Ba’alzemon retrocedió medio paso, manteniendo aferrado el estandarte ante él. De sus grandes ojos y boca brotaron llamaradas, y la oscuridad pareció protegerlo en la sombra. En la Sombra. El Poder penetró en esa neblina negra y se disipó, embebido como el agua caída en la arena abrasada.

Rand continuó absorbiendo el saidin, en una cuantía cada vez mayor. Tenía la piel tan fría como si fuera a hacerse añicos con el menor contacto y a un tiempo ésta lo quemaba como si fuera a evaporarse. Sentía los huesos a punto de encresparse y convertirse en frías cenizas de cristal. No le importaba; aquello era como beber la propia vida a sorbos.

—¡Insensato! —rugió Ba’alzemon— ¡Vas a destruirte a ti mismo!

«Mat». Aquella noción flotó en algún lugar alejado del flujo que lo consumía. «La daga. El Cuerno. Fain. El Campo de Emond. Todavía no puedo morir».

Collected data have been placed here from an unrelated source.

<file path="src/rtl/s2a_pkg.sv">
// Shared types, codes and key tables for the scancode to ASCII character FIFO.
// No dependencies; every other file refers to this package by scoped names.
package s2a_pkg;

	localparam int FIFO_DEPTH_DEF = 128;
	localparam int CHAR_W         = 7;
	localparam int CODE_W         = 8;

	localparam logic OP_SCAN = 1'b0;
	localparam logic OP_POP  = 1'b1;

	localparam logic [CODE_W-1:0] MAKE_LSHIFT  = 8'h2A;
	localparam logic [CODE_W-1:0] MAKE_RSHIFT  = 8'h36;
	localparam logic [CODE_W-1:0] BREAK_LSHIFT = 8'hAA;
	localparam logic [CODE_W-1:0] BREAK_RSHIFT = 8'hB6;
	localparam logic [6:0]        TABLE_LEN    = 7'd59;

	typedef struct packed {
		logic              req;
		logic [CHAR_W-1:0] ch;
	} push_t;

	typedef struct packed {
		logic              char_valid;
		logic              key_waiting;
		logic [CHAR_W-1:0] character;
	} result_t;

	function automatic logic [CHAR_W-1:0] plain_char(input logic [5:0] idx);
		case (idx)
			6'd1:  plain_char = 7'h1B;
			6'd2:  plain_char = 7'h31;
			6'd3:  plain_char = 7'h32;
			6'd4:  plain_char = 7'h33;
			6'd5:  plain_char = 7'h34;
			6'd6:  plain_char = 7'h35;
			6'd7:  plain_char = 7'h36;
			6'd8:  plain_char = 7'h37;
			6'd9:  plain_char = 7'h38;
			6'd10: plain_char = 7'h39;
			6'd11: plain_char = 7'h30;
			6'd12: plain_char = 7'h2D;
			6'd13: plain_char = 7'h3D;
			6'd14: plain_char = 7'h08;
			6'd15: plain_char = 7'h09;
			6'd16: plain_char = 7'h71;
			6'd17: plain_char = 7'h77;
			6'd18: plain_char = 7'h65;
			6'd19: plain_char = 7'h72;
			6'd20: plain_char = 7'h74;
			6'd21: plain_char = 7'h79;
			6'd22: plain_char = 7'h75;
			6'd23: plain_char = 7'h69;
			6'd24: plain_char = 7'h6F;
			6'd25: plain_char = 7'h70;
			6'd26: plain_char = 7'h5B;
			6'd27: plain_char = 7'h5D;
			6'd28: plain_char = 7'h0A;
			6'd30: plain_char = 7'h61;
			6'd31: plain_char = 7'h73;
			6'd32: plain_char = 7'h64;
			6'd33: plain_char = 7'h66;
			6'd34: plain_char = 7'h67;
			6'd35: plain_char = 7'h68;
			6'd36: plain_char = 7'h6A;
			6'd37: plain_char = 7'h6B;
			6'd38: plain_char = 7'h6C;
			6'd39: plain_char = 7'h3B;
			6'd40: plain_char = 7'h27;
			6'd41: plain_char = 7'h60;
			6'd43: plain_char = 7'h5C;
			6'd44: plain_char = 7'h7A;
			6'd45: plain_char = 7'h78;
			6'd46: plain_char = 7'h63;
			6'd47: plain_char = 7'h76;
			6'd48: plain_char = 7'h62;
			6'd49: plain_char = 7'h6E;
			6'd50: plain_char = 7'h6D;
			6'd51: plain_char = 7'h2C;
			6'd52: plain_char = 7'h2E;
			6'd53: plain_char = 7'h2F;
			6'd55: plain_char = 7'h2A;
			6'd57: plain_char = 7'h20;
			default: plain_char = 7'h00;
		endcase
	endfunction

	function automatic logic [CHAR_W-1:0] upper_char(input logic [5:0] idx);
		case (idx)
			6'd1:  upper_char = 7'h1B;
			6'd2:  upper_char = 7'h21;
			6'd3:  upper_char = 7'h40;
			6'd4:  upper_char = 7'h23;
			6'd5:  upper_char = 7'h24;
			6'd6:  upper_char = 7'h25;
			6'd7:  upper_char = 7'h5E;
			6'd8:  upper_char = 7'h26;
			6'd9:  upper_char = 7'h2A;
			6'd10: upper_char = 7'h28;
			6'd11: upper_char = 7'h29;
			6'd12: upper_char = 7'h5F;
			6'd13: upper_char = 7'h2B;
			6'd14: upper_char = 7'h08;
			6'd15: upper_char = 7'h09;
			6'd16: upper_char = 7'h51;
			6'd17: upper_char = 7'h57;
			6'd18: upper_char = 7'h45;
			6'd19: upper_char = 7'h52;
			6'd20: upper_char = 7'h54;
			6'd21: upper_char = 7'h59;
			6'd22: upper_char = 7'h55;
			6'd23: upper_char = 7'h49;
			6'd24: upper_char = 7'h4F;
			6'd25: upper_char = 7'h50;
			6'd26: upper_char = 7'h7B;
			6'd27: upper_char = 7'h7D;
			6'd28: upper_char = 7'h0A;
			6'd30: upper_char = 7'h41;
			6'd31: upper_char = 7'h53;
			6'd32: upper_char = 7'h44;
			6'd33: upper_char = 7'h46;
			6'd34: upper_char = 7'h47;
			6'd35: upper_char = 7'h48;
			6'd36: upper_char = 7'h4A;
			6'd37: upper_char = 7'h4B;
			6'd38: upper_char = 7'h4C;
			6'd39: upper_char = 7'h3A;
			6'd40: upper_char = 7'h22;
			6'd41: upper_char = 7'h7E;
			6'd43: upper_char = 7'h7C;
			6'd44: upper_char = 7'h5A;
			6'd45: upper_char = 7'h58;
			6'd46: upper_char = 7'h43;
			6'd47: upper_char = 7'h56;
			6'd48: upper_char = 7'h42;
			6'd49: upper_char = 7'h4E;
			6'd50: upper_char = 7'h4D;
			6'd51: upper_char = 7'h3C;
			6'd52: upper_char = 7'h3E;
			6'd53: upper_char = 7'h3F;
			6'd55: upper_char = 7'h2A;
			6'd57: upper_char = 7'h20;
			default: upper_char = 7'h00;
		endcase
	endfunction

endpackage

</file>
<file path="src/rtl/s2a_decode.sv">
// Scancode decoder: tracks the shift keys and maps set-1 make codes to ASCII.
// Depends on s2a_pkg for codes, tables and the push request type.
module s2a_decode (
	input  logic                                  clk,
	input  logic                                  arst_n,
	input  logic                                  accept,
	input  logic                                  operation,
	input  logic [s2a_pkg::CODE_W-1:0]            scan_byte,
	output s2a_pkg::push_t                        push
);

	logic                         shift_q;
	logic [s2a_pkg::CHAR_W-1:0]   ch;
	logic                         is_make;
	logic                         is_break;
	logic                         in_table;

	assign is_make  = (scan_byte == s2a_pkg::MAKE_LSHIFT) || (scan_byte == s2a_pkg::MAKE_RSHIFT);
	assign is_break = (scan_byte == s2a_pkg::BREAK_LSHIFT)
		|| (scan_byte == s2a_pkg::BREAK_RSHIFT);
	assign in_table = !scan_byte[7] && (scan_byte[6:0] < s2a_pkg::TABLE_LEN);

	always_comb begin
		ch = shift_q ? s2a_pkg::upper_char(scan_byte[5:0])
			: s2a_pkg::plain_char(scan_byte[5:0]);
		push.ch  = ch;
		push.req = (operation == s2a_pkg::OP_SCAN) && !is_make && !is_break && in_table
			&& (ch != '0);
	end

	always_ff @(posedge clk or negedge arst_n) begin
		if (!arst_n) begin
			shift_q <= 1'b0;
		end else if (accept && (operation == s2a_pkg::OP_SCAN)) begin
			if (is_make) begin
				shift_q <= 1'b1;
			end else if (is_break) begin
				shift_q <= 1'b0;
			end
		end
	end

endmodule

</file>
<file path="src/rtl/s2a_ring.sv">
// Character ring buffer: one synchronous memory plus read and write pointers.
// Registers the result of each accepted word. Depends on s2a_pkg.
module s2a_ring #(
	parameter int FIFO_DEPTH = s2a_pkg::FIFO_DEPTH_DEF
) (
	input  logic                 clk,
	input  logic                 arst_n,
	input  logic                 accept,
	input  logic                 operation,
	input  s2a_pkg::push_t       push,
	output s2a_pkg::result_t     res_s1
);

	localparam int PTR_W = $clog2(FIFO_DEPTH);
	localparam logic [PTR_W-1:0] LAST = PTR_W'(FIFO_DEPTH - 1);

	logic [s2a_pkg::CHAR_W-1:0] mem [FIFO_DEPTH];
	logic [s2a_pkg::CHAR_W-1:0] rdata_s1;
	logic [PTR_W-1:0]           wp_q;
	logic [PTR_W-1:0]           rp_q;
	logic [PTR_W-1:0]           wp_inc;
	logic [PTR_W-1:0]           rp_inc;
	logic [PTR_W-1:0]           wp_nxt;
	logic [PTR_W-1:0]           rp_nxt;
	logic                       push_ok;
	logic                       pop_ok;
	logic                       pop_s1;
	logic                       waiting_s1;

	assign wp_inc  = (wp_q == LAST) ? '0 : wp_q + 1'b1;
	assign rp_inc  = (rp_q == LAST) ? '0 : rp_q + 1'b1;
	assign push_ok = accept && push.req && (wp_inc != rp_q);
	assign pop_ok  = accept && (operation == s2a_pkg::OP_POP) && (wp_q != rp_q);
	assign wp_nxt  = push_ok ? wp_inc : wp_q;
	assign rp_nxt  = pop_ok ? rp_inc : rp_q;

	always_ff @(posedge clk) begin
		if (push_ok) begin
			mem[wp_q] <= push.ch;
		end
		if (pop_ok) begin
			rdata_s1 <= mem[rp_q];
		end
	end

	always_ff @(posedge clk or negedge arst_n) begin
		if (!arst_n) begin
			wp_q       <= '0;
			rp_q       <= '0;
			pop_s1     <= 1'b0;
			waiting_s1 <= 1'b0;
		end else if (accept) begin
			wp_q       <= wp_nxt;
			rp_q       <= rp_nxt;
			pop_s1     <= pop_ok;
			waiting_s1 <= (wp_nxt != rp_nxt);
		end
	end

	always_comb begin
		res_s1.char_valid  = pop_s1;
		res_s1.key_waiting = waiting_s1;
		res_s1.character   = pop_s1 ? rdata_s1 : '0;
	end

endmodule

</file>
<file path="src/rtl/s2a_outbuf.sv">
// Output stage with skid register: holds the result word while the receiver stalls.
// Depends on s2a_pkg for the result type.
module s2a_outbuf (
	input  logic                 clk,
	input  logic                 arst_n,
	input  logic                 accept,
	input  s2a_pkg::result_t     res_s1,
	input  logic                 out_stall,
	output logic                 in_stall,
	output logic                 out_valid,
	output s2a_pkg::result_t     out_res
);

	logic             valid_s1;
	logic             skid_valid_q;
	s2a_pkg::result_t skid_q;

	assign in_stall  = skid_valid_q && valid_s1;
	assign out_valid = skid_valid_q || valid_s1;
	assign out_res   = skid_valid_q ? skid_q : res_s1;

	always_ff @(posedge clk or negedge arst_n) begin
		if (!arst_n) begin
			valid_s1     <= 1'b0;
			skid_valid_q <= 1'b0;
		end else begin
			if (!skid_valid_q || !valid_s1) begin
				valid_s1 <= accept;
			end
			if (skid_valid_q) begin
				if (!out_stall) begin
					skid_valid_q <= 1'b0;
				end
			end else if (valid_s1 && out_stall) begin
				skid_valid_q <= 1'b1;
			end
		end
	end

	always_ff @(posedge clk) begin
		if (!skid_valid_q && valid_s1 && out_stall) begin
			skid_q <= res_s1;
		end
	end

endmodule

</file>
<file path="src/rtl/scancode_to_ascii_fifo_top.sv">
// Set-1 scancode to ASCII converter with a character FIFO.
// Input channel: in_valid/in_stall with operation (0 = scancode byte, 1 = pop)
// and scan_byte. Output channel: out_valid/out_stall with character,
// char_valid and key_waiting; exactly one output word per input word, in order.
// Shift make/break codes update the shift state; other make codes below 59
// with a nonzero table entry push one character, dropped when the FIFO is full.
// The FIFO holds at most FIFO_DEPTH-1 characters.
// Each taken input word's result is registered before it reaches the output.
// Throughput: one word per cycle while in_stall is low; the memory has one
// write and one read port, and each word does at most one of the two.
// A stalled output word waits in a skid register while one more input word
// is taken; in_stall rises only when both output stage and skid are full.
// Reset (arst_n low) empties the FIFO and clears the shift state; the
// character memory itself is not cleared.
// Depends on s2a_pkg, s2a_decode, s2a_ring and s2a_outbuf.
module scancode_to_ascii_fifo_top #(
	parameter int FIFO_DEPTH = s2a_pkg::FIFO_DEPTH_DEF
) (
	input  logic                             clk,
	input  logic                             arst_n,
	input  logic                             in_valid,
	output logic                             in_stall,
	input  logic                             operation,
	input  logic [s2a_pkg::CODE_W-1:0]       scan_byte,
	output logic                             out_valid,
	input  logic                             out_stall,
	output logic [s2a_pkg::CHAR_W-1:0]       character,
	output logic                             char_valid,
	output logic                             key_waiting
);

	logic             accept;
	s2a_pkg::push_t   push;
	s2a_pkg::result_t res_s1;
	s2a_pkg::result_t out_res;

	assign accept = in_valid && !in_stall;

	s2a_decode u_decode (
		.clk       (clk),
		.arst_n    (arst_n),
		.accept    (accept),
		.operation (operation),
		.scan_byte (scan_byte),
		.push      (push)
	);

	s2a_ring #(
		.FIFO_DEPTH (FIFO_DEPTH)
	) u_ring (
		.clk       (clk),
		.arst_n    (arst_n),
		.accept    (accept),
		.operation (operation),
		.push      (push),
		.res_s1    (res_s1)
	);

	s2a_outbuf u_outbuf (
		.clk       (clk),
		.arst_n    (arst_n),
		.accept    (accept),
		.res_s1    (res_s1),
		.out_stall (out_stall),
		.in_stall  (in_stall),
		.out_valid (out_valid),
		.out_res   (out_res)
	);

	assign character   = out_res.character;
	assign char_valid  = out_res.char_valid;
	assign key_waiting = out_res.key_waiting;

endmodule

</file>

No sabía a ciencia cierta cómo lo logró, pero de improviso el Poder se esfumó, al igual que el saidin y el vacío. Presa de incontrolables escalofríos, cayó de rodillas junto a la cama, rodeándose con los brazos en un vano intento de contener sus espasmódicos movimientos.

—Eso está mejor, Lews Therin. —Ba’alzemon tiró el pendón al suelo y posó las manos en el respaldo de la silla. Entre sus dedos se levantaron espirales de humo, pero la sombra no lo rodeaba ya—. Aquí está tu estandarte, Verdugo de la Humanidad. Te servirá de mucho. Un millar de hebras dispuestas a lo largo de un millar de años te han traído aquí. Diez mil hilos entrelazados con el correr de las eras te atan como un cordero entregado al sacrificio. La Rueda misma te retiene prisionero en tu destino era tras era. Pero yo puedo liberarte. Óyelo bien, perro sarnoso: sólo yo en el mundo puedo enseñarte a esgrimir el Poder. Únicamente yo puedo impedir que éste te lleve a la muerte antes de que tengas ocasión de enloquecer. Sólo yo puedo contener la locura. Ya me has servido anteriormente. Sírveme de nuevo, Lews Therin, ¡o sé destruido para siempre!

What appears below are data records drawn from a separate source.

$ cat config.mk
export PLATFORM = sky130hd
export DESIGN_NAME = keypad_scan_code_lock
export DESIGN_NICKNAME = d
export VERILOG_FILES = /design/src/kscl_pkg.sv /design/src/keypad_scan_code_lock.sv /design/src/kscl_lock.sv
export SDC_FILE = /design/constraint.sdc
export NUM_CORES = 1
export LEC_CHECK = 0
export ABC_CLOCK_PERIOD_IN_PS = 5670
export BUFFER_PORTS_ARGS = -buffer_cell sky130_fd_sc_hd__buf_2
export CORE_ASPECT_RATIO = 0.6
export CORE_MARGIN = 2
export CORE_UTILIZATION = 35
export CTS_BUF_LIST = sky130_fd_sc_hd__clkbuf_8
export CTS_CLUSTER_SIZE = 25
export DETAILED_ROUTE_END_ITERATION = 6
export PLACE_DENSITY_LB_ADDON = 0.3
export SKIP_CTS_REPAIR_TIMING = 1
export SYNTH_ARGS = -nofsm -noshare
export SYNTH_HDL_FRONTEND = slang
export SYNTH_SLANG_ARGS = --single-unit
$ cat constraint.sdc
create_clock -name clk -period 5.67 [get_ports clk]
set_clock_uncertainty 0.1 [all_clocks]
set_input_delay 0.567 -clock clk [delete_from_list [all_inputs] [get_ports clk]]
set_output_delay 0.567 -clock clk [all_outputs]
set_load 0.02 [all_outputs]
$ cat src/kscl_pkg.sv
`default_nettype none

package kscl_pkg;

    // Default keypad geometry and code length
    localparam int DEF_KEY_ROWS    = 4;
    localparam int DEF_KEY_COLS    = 4;
    localparam int DEF_CODE_LENGTH = 4;

    // Register reset values
    localparam logic [15:0] CODE_KEYS_RST = 16'hF4A2;
    localparam logic [15:0] SETTLE_RST    = 16'd1000;
    localparam logic [15:0] DEBOUNCE_RST  = 16'd20000;

    // LED colors
    localparam logic [1:0] LED_YELLOW = 2'd0;
    localparam logic [1:0] LED_BLUE   = 2'd1;
    localparam logic [1:0] LED_RED    = 2'd2;

    // Code check events
    localparam logic [1:0] EV_NONE    = 2'd0;
    localparam logic [1:0] EV_CORRECT = 2'd1;
    localparam logic [1:0] EV_WRONG   = 2'd2;

    // Released key handed to the lock
    typedef struct packed {
        logic       fire;
        logic [3:0] index;
    } key_evt_t;

    // Lock decision for the current request
    typedef struct packed {
        logic       restart;
        logic       led_valid;
        logic [1:0] led_color;
        logic [1:0] code_event;
        logic       is_unlocked;
        logic       unlocked_next;
    } lock_resp_t;

endpackage

`default_nettype wire

$ cat src/keypad_scan_code_lock.sv
`default_nettype none

// Matrix keypad scanner with code lock. Each request carries one sample of the
// active-low row lines and yields exactly one result: the column drive that
// applied to that sample, any released key, LED command, code check event and
// the lock state. A request passes an input register and then a result
// register, and one request is taken every cycle while results are being
// drained. Settle and debounce delays are counted in requests, not clock
// cycles. Configuration writes are taken at any time (cfg_ready is always
// high) and must be made while the block is idle.
module keypad_scan_code_lock #(
    parameter int KEY_ROWS    = kscl_pkg::DEF_KEY_ROWS,
    parameter int KEY_COLS    = kscl_pkg::DEF_KEY_COLS,
    parameter int CODE_LENGTH = kscl_pkg::DEF_CODE_LENGTH
) (
    input  wire logic        clk,
    input  wire logic        rst_n,
    input  wire logic        cfg_valid,
    output logic             cfg_ready,
    input  wire logic [1:0]  cfg_index,
    input  wire logic [15:0] cfg_data,
    input  wire logic        in_valid,
    output logic             in_ready,
    input  wire logic [3:0]  row_lines,
    output logic             out_valid,
    input  wire logic        out_ready,
    output logic [3:0]       column_drive,
    output logic             key_valid,
    output logic [3:0]       key_index,
    output logic             led_valid,
    output logic [1:0]       led_color,
    output logic [1:0]       code_event,
    output logic             unlocked
);
    import kscl_pkg::*;

    localparam logic [1:0] CFG_CODE_KEYS = 2'd0;
    localparam logic [1:0] CFG_SETTLE    = 2'd1;
    localparam logic [1:0] CFG_DEBOUNCE  = 2'd2;

    localparam logic [1:0] PH_SETTLE   = 2'd0;
    localparam logic [1:0] PH_SAMPLE   = 2'd1;
    localparam logic [1:0] PH_DEBOUNCE = 2'd2;
    localparam logic [1:0] PH_RELEASE  = 2'd3;

    localparam logic [2:0] ROWS3 = 3'(KEY_ROWS);
    localparam logic [2:0] COLS3 = 3'(KEY_COLS);

    logic [15:0] code_keys_reg, settle_reg, debounce_reg;

    logic        in_valid_reg;
    logic [3:0]  in_rows_reg;
    logic        out_free, advance;

    logic [1:0]  scan_col_reg, scan_col_next;
    logic [1:0]  scan_row_reg, scan_row_next;
    logic [1:0]  scan_phase_reg, scan_phase_next;
    logic [15:0] wait_reg, wait_next;

    logic        row_low;
    logic [3:0]  col_drive;
    logic [3:0]  key_k;
    logic        key_fire;
    logic        yellow;
    key_evt_t    key_evt;
    lock_resp_t  lock_resp;

    logic        out_valid_reg;
    logic [3:0]  col_drive_reg, key_index_reg;
    logic        key_valid_reg, led_valid_reg, unlocked_reg;
    logic [1:0]  led_color_reg, code_event_reg;

    // Write configuration registers
    assign cfg_ready = 1'b1;

    always_ff @(posedge clk or negedge rst_n)
    begin
        if (!rst_n)
        begin
            code_keys_reg <= CODE_KEYS_RST;
            settle_reg    <= SETTLE_RST;
            debounce_reg  <= DEBOUNCE_RST;
        end
        else if (cfg_valid && cfg_ready)
        begin
            unique case (cfg_index)
                CFG_CODE_KEYS: code_keys_reg <= cfg_data;
                CFG_SETTLE:    settle_reg    <= cfg_data;
                CFG_DEBOUNCE:  debounce_reg  <= cfg_data;
                default:       ;
            endcase
        end
    end

    // Advance a request from the input register into the result register
    assign out_free = !out_valid_reg || out_ready;
    assign advance  = in_valid_reg && out_free;
    assign in_ready = !in_valid_reg || out_free;

    always_ff @(posedge clk or negedge rst_n)
    begin
        if (!rst_n)
            in_valid_reg <= 1'b0;
        else if (in_valid && in_ready)
            in_valid_reg <= 1'b1;
        else if (advance)
            in_valid_reg <= 1'b0;
    end

    always_ff @(posedge clk)
    begin
        if (in_valid && in_ready)
            in_rows_reg <= row_lines;
    end

    // Sample the selected row and build the key index
    assign row_low   = !in_rows_reg[scan_row_reg];
    assign col_drive = ~(4'b0001 << scan_col_reg);
    assign key_k     = 4'({2'b00, scan_row_reg} * 4'(KEY_COLS)) + {2'b00, scan_col_reg};
    assign key_fire  = advance && (scan_phase_reg == PH_RELEASE) && !row_low;

    assign key_evt.fire  = key_fire;
    assign key_evt.index = key_k;

    kscl_lock #(
        .KEY_ROWS    (KEY_ROWS),
        .KEY_COLS    (KEY_COLS),
        .CODE_LENGTH (CODE_LENGTH)
    ) u_lock (
        .clk       (clk),
        .rst_n     (rst_n),
        .key_evt   (key_evt),
        .code_keys (code_keys_reg),
        .resp      (lock_resp)
    );

    // Step the scan sequencer
    always_comb
    begin
        scan_col_next   = scan_col_reg;
        scan_row_next   = scan_row_reg;
        scan_phase_next = scan_phase_reg;
        wait_next       = wait_reg;
        yellow          = 1'b0;
        if (advance)
        begin
            unique case (scan_phase_reg)
                PH_SETTLE:
                begin
                    if (wait_reg < settle_reg)
                    begin
                        wait_next = wait_reg + 16'd1;
                    end
                    else
                    begin
                        scan_row_next   = 2'd0;
                        scan_phase_next = PH_SAMPLE;
                    end
                end
                PH_SAMPLE:
                begin
                    if (row_low)
                    begin
                        scan_phase_next = PH_DEBOUNCE;
                        wait_next       = 16'd0;
                    end
                end
                PH_DEBOUNCE:
                begin
                    if (wait_reg < debounce_reg)
                    begin
                        wait_next = wait_reg + 16'd1;
                    end
                    else if (row_low)
                    begin
                        scan_phase_next = PH_RELEASE;
                        wait_next       = 16'd0;
                        yellow          = !lock_resp.is_unlocked;
                    end
                end
                PH_RELEASE:
                begin
                    if (!row_low && lock_resp.restart)
                    begin
                        scan_col_next   = 2'd0;
                        scan_row_next   = 2'd0;
                        scan_phase_next = PH_SETTLE;
                        wait_next       = 16'd0;
                    end
                end
                default: ;
            endcase

            // Move to the next row, or the next column after the last row
            if ((scan_phase_reg == PH_SAMPLE && !row_low)
                || (scan_phase_reg == PH_DEBOUNCE && wait_reg >= debounce_reg && !row_low)
                || (scan_phase_reg == PH_RELEASE && !row_low && !lock_resp.restart))
            begin
                if ({1'b0, scan_row_reg} + 3'd1 < ROWS3)
                begin
                    scan_row_next   = scan_row_reg + 2'd1;
                    scan_phase_next = PH_SAMPLE;
                end
                else
                begin
                    scan_row_next   = 2'd0;
                    scan_col_next   = ({1'b0, scan_col_reg} + 3'd1 < COLS3)
                                      ? scan_col_reg + 2'd1 : 2'd0;
                    scan_phase_next = PH_SETTLE;
                    wait_next       = 16'd0;
                end
            end
        end
    end

    // Hold scan state
    always_ff @(posedge clk or negedge rst_n)
    begin
        if (!rst_n)
        begin
            scan_col_reg   <= 2'd0;
            scan_row_reg   <= 2'd0;
            scan_phase_reg <= PH_SETTLE;
            wait_reg       <= 16'd0;
        end
        else
        begin
            scan_col_reg   <= scan_col_next;
            scan_row_reg   <= scan_row_next;
            scan_phase_reg <= scan_phase_next;
            wait_reg       <= wait_next;
        end
    end

    // Capture the result
    always_ff @(posedge clk or negedge rst_n)
    begin
        if (!rst_n)
            out_valid_reg <= 1'b0;
        else if (advance)
            out_valid_reg <= 1'b1;
        else if (out_ready)
            out_valid_reg <= 1'b0;
    end

    always_ff @(posedge clk)
    begin
        if (advance)
        begin
            col_drive_reg  <= col_drive;
            key_valid_reg  <= key_fire;
            key_index_reg  <= key_fire ? key_k : 4'd0;
            led_valid_reg  <= yellow || lock_resp.led_valid;
            led_color_reg  <= yellow ? LED_YELLOW : lock_resp.led_color;
            code_event_reg <= lock_resp.code_event;
            unlocked_reg   <= lock_resp.unlocked_next;
        end
    end

    assign out_valid    = out_valid_reg;
    assign column_drive = col_drive_reg;
    assign key_valid    = key_valid_reg;
    assign key_index    = key_index_reg;
    assign led_valid    = led_valid_reg;
    assign led_color    = led_color_reg;
    assign code_event   = code_event_reg;
    assign unlocked     = unlocked_reg;

`ifndef ASSERT_OFF
    // A code event only comes with a reported key
    assert property (@(posedge clk) disable iff (!rst_n)
        (out_valid && code_event != EV_NONE) |-> key_valid)
        else $error("code event without key");

    // Exactly one column is driven low
    assert property (@(posedge clk) disable iff (!rst_n)
        out_valid |-> ($countones(~column_drive) == 1))
        else $error("column drive not one-cold");

    // Settling always starts from the first row
    assert property (@(posedge clk) disable iff (!rst_n)
        (scan_phase_reg == PH_SETTLE) |-> (scan_row_reg == 2'd0))
        else $error("settle phase with nonzero row");

    // A correct code leaves the lock open
    assert property (@(posedge clk) disable iff (!rst_n)
        (out_valid && code_event == EV_CORRECT) |-> unlocked)
        else $error("correct code without unlock");
`endif

endmodule

`default_nettype wire

$ cat src/kscl_lock.sv
`default_nettype none

module kscl_lock #(
    parameter int KEY_ROWS    = kscl_pkg::DEF_KEY_ROWS,
    parameter int KEY_COLS    = kscl_pkg::DEF_KEY_COLS,
    parameter int CODE_LENGTH = kscl_pkg::DEF_CODE_LENGTH
) (
    input  wire logic                 clk,
    input  wire logic                 rst_n,
    input  wire kscl_pkg::key_evt_t   key_evt,
    input  wire logic [15:0]          code_keys,
    output kscl_pkg::lock_resp_t      resp
);
    import kscl_pkg::*;

    localparam int IDX_W = (CODE_LENGTH > 1) ? $clog2(CODE_LENGTH) : 1;
    localparam logic [IDX_W-1:0] LAST_IDX   = IDX_W'(CODE_LENGTH - 1);
    localparam logic [3:0]       RELOCK_KEY = 4'(KEY_ROWS * KEY_COLS - 1);

    logic [3:0]       entered_reg [CODE_LENGTH];
    logic [IDX_W-1:0] count_reg, count_next;
    logic             unlocked_reg, unlocked_next;
    logic             match;

    // Compare gathered digits, the newest key standing in for the last one
    always_comb
    begin
        match = 1'b1;
        for (int i = 0; i < CODE_LENGTH; i++)
        begin
            if (i == CODE_LENGTH - 1)
            begin
                if (key_evt.index != code_keys[4*i +: 4])
                    match = 1'b0;
            end
            else if (entered_reg[i] != code_keys[4*i +: 4])
            begin
                match = 1'b0;
            end
        end
    end

    // Decide lock reaction to a released key
    always_comb
    begin
        count_next         = count_reg;
        unlocked_next      = unlocked_reg;
        resp.restart       = 1'b0;
        resp.led_valid     = 1'b0;
        resp.led_color     = LED_YELLOW;
        resp.code_event    = EV_NONE;
        resp.is_unlocked   = unlocked_reg;
        if (key_evt.fire)
        begin
            if (unlocked_reg)
            begin
                if (key_evt.index == RELOCK_KEY)
                begin
                    unlocked_next  = 1'b0;
                    resp.restart   = 1'b1;
                    resp.led_valid = 1'b1;
                    resp.led_color = LED_RED;
                end
            end
            else
            begin
                resp.restart = 1'b1;
                if (count_reg == LAST_IDX)
                begin
                    count_next     = '0;
                    resp.led_valid = 1'b1;
                    if (match)
                    begin
                        unlocked_next   = 1'b1;
                        resp.led_color  = LED_BLUE;
                        resp.code_event = EV_CORRECT;
                    end
                    else
                    begin
                        resp.led_color  = LED_RED;
                        resp.code_event = EV_WRONG;
                    end
                end
                else
                begin
                    count_next = count_reg + IDX_W'(1);
                end
            end
        end
        resp.unlocked_next = unlocked_next;
    end

    // Hold lock state
    always_ff @(posedge clk or negedge rst_n)
    begin
        if (!rst_n)
        begin
            count_reg    <= '0;
            unlocked_reg <= 1'b0;
        end
        else
        begin
            count_reg    <= count_next;
            unlocked_reg <= unlocked_next;
        end
    end

    // Store entered digits
    always_ff @(posedge clk)
    begin
        if (key_evt.fire && !unlocked_reg)
            entered_reg[count_reg] <= key_evt.index;
    end

endmodule

`default_nettype wire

—Yo me llamo Rand al’Thor —insistió Rand entre el castañeteo de sus dientes. Los escalofríos le obligaron a cerrar los ojos y, cuando volvió a abrirlos, estaba solo.

Ba’alzemon se había ido. La sombra había desaparecido. Las alforjas se encontraban apoyadas en la silla con las hebillas abrochadas y uno de los bolsillos abultado a causa del estandarte del Dragón, tal como él las había dejado. En el respaldo de la silla, no obstante, aún se alzaban hilillos de humo de las carbonizadas marcas impresas por los dedos.